Avalanche [AVAX]: Is demand strong enough to reverse the downtrend
Disclaimer: The findings of the following analysis are the sole opinions of the writer and should not be considered investment advice
Avalanche dropped below the $40 support area as the wave of selling intensified in May. The downtrend might not be at an end, amidst macroeconomic fears around inflation and Bitcoin being a risk-on asset in uncertain times. Long-term investors might look at the $25 support area and see a great opportunity to buy the asset, but it has to be remembered that sometimes it is better to buy strength than to buy weakness.
AVAX- 12 Hour Chart
The $24.14 level of support is a level that AVAX last traded at in August 2021. At that time, AVAX was in a strong uptrend, and broke past this level and straight to $56, before retesting the $40 area as demand.

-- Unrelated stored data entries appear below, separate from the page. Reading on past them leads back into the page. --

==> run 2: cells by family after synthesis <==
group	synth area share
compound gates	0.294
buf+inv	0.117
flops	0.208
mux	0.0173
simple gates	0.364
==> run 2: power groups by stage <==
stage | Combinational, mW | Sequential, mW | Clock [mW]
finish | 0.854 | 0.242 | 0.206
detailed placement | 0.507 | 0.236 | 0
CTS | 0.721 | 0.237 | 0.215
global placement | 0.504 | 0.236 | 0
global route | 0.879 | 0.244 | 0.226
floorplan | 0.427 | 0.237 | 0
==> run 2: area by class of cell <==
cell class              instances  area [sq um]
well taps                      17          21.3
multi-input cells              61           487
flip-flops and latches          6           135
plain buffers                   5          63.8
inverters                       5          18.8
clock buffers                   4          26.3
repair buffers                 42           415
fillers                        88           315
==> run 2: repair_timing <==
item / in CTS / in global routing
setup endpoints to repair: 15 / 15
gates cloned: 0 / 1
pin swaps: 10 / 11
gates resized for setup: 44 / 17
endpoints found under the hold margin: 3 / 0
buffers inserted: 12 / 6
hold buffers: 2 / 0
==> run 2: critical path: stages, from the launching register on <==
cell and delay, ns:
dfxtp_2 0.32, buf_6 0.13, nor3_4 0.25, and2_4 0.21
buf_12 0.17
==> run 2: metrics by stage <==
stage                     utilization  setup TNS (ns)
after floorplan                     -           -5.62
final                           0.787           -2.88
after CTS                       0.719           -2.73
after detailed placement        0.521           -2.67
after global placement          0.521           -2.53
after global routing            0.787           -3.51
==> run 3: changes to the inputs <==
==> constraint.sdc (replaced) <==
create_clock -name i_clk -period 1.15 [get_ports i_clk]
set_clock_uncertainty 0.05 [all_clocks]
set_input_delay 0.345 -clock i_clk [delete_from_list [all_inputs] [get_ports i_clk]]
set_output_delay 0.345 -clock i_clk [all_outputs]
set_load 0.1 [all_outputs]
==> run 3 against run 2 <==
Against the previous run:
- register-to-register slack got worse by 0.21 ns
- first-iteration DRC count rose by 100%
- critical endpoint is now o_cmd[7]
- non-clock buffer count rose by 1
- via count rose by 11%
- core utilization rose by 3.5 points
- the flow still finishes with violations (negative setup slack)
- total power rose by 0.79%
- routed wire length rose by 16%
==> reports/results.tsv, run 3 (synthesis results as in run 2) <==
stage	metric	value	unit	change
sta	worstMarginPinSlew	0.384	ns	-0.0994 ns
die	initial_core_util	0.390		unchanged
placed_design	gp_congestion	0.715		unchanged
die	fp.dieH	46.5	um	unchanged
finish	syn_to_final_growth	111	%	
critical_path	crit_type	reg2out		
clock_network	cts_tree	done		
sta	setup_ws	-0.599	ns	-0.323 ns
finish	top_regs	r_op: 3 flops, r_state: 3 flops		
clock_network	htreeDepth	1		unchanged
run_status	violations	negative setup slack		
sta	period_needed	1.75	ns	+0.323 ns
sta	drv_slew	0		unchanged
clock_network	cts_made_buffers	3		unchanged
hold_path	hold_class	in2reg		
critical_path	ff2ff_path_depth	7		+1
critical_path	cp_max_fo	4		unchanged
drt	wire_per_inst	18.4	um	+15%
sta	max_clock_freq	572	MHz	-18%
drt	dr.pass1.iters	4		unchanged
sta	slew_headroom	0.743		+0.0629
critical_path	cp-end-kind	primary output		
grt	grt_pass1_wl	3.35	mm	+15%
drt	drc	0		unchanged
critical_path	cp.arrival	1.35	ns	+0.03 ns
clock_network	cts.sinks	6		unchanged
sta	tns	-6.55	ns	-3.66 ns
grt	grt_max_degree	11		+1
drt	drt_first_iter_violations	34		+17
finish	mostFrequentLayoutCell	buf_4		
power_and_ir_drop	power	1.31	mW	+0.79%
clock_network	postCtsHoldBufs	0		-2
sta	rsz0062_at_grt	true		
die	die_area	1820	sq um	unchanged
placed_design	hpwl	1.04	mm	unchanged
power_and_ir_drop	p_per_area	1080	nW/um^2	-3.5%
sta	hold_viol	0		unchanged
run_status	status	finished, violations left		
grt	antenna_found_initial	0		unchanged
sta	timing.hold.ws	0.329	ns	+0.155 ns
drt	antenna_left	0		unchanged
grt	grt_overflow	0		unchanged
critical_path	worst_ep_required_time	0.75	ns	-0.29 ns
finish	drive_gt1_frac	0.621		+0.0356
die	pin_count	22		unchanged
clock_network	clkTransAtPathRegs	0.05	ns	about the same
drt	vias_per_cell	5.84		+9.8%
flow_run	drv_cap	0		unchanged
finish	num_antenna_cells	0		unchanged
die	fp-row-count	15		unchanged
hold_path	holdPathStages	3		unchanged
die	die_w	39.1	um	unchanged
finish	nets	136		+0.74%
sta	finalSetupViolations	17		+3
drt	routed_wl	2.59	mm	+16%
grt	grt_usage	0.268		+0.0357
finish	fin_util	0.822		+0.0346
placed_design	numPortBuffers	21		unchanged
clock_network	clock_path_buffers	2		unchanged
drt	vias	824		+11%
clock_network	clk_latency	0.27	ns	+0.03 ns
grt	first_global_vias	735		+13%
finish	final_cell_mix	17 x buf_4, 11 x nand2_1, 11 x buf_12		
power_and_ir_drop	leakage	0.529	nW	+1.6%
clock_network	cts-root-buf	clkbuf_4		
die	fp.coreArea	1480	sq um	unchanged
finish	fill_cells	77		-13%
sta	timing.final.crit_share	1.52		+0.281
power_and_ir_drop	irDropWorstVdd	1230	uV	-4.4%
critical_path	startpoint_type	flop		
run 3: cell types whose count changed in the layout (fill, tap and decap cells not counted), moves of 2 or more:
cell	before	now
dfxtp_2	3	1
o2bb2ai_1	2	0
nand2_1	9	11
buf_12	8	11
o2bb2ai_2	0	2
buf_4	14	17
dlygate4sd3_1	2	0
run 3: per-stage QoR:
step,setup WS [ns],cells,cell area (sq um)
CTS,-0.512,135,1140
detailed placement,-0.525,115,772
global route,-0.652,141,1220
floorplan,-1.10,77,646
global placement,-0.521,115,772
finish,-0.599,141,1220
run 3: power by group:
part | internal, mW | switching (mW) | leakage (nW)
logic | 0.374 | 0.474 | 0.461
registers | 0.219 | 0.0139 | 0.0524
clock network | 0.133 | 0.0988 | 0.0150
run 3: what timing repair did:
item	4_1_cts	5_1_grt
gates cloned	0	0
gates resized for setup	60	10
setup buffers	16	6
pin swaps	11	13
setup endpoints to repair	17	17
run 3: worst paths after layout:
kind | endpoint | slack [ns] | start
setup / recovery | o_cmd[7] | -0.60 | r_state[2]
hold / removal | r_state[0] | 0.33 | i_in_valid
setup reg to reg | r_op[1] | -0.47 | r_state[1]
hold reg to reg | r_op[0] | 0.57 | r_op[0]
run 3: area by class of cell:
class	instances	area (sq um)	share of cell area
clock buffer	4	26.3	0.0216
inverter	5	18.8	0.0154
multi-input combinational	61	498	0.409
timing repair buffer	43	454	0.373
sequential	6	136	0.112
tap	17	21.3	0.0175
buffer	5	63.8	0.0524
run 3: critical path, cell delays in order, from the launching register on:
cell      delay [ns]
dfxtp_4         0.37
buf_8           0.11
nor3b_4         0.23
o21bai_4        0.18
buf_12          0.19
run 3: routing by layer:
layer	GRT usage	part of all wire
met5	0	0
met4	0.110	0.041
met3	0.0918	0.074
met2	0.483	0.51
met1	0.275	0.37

The $24 and $40 areas of support and resistance had been established earlier, in February, and at the time of writing, these are the two areas that long-term investors of AVAX would need to watch out for.
Is AVAX at $24 a bargain buy? It could be, for short-term scalpers. However, long-term investors might not be so sure. Beneath the $20-$24 area, the next major long-term support lies at the $9-$12 area, which represents yet another 50% loss.
The daily RSI was at 29.8, to show strong bearish momentum. Despite the bounce from $24.14 to $$37, the RSI did not really climb above the 30 mark. Further north, the 40 level could pose resistance and rejection, and further bearish pressure could become evident for AVAX in the days/weeks to come.
The Bollinger Bands width indicator has been climbing in recent weeks, in reflection of the strong move downward that AVAX saw. The Aroon Indicator showed a steady downtrend since April as the Aroon Down (blue) dominated. The A/D also slid lower and lower in the past two months to show greater selling pressure.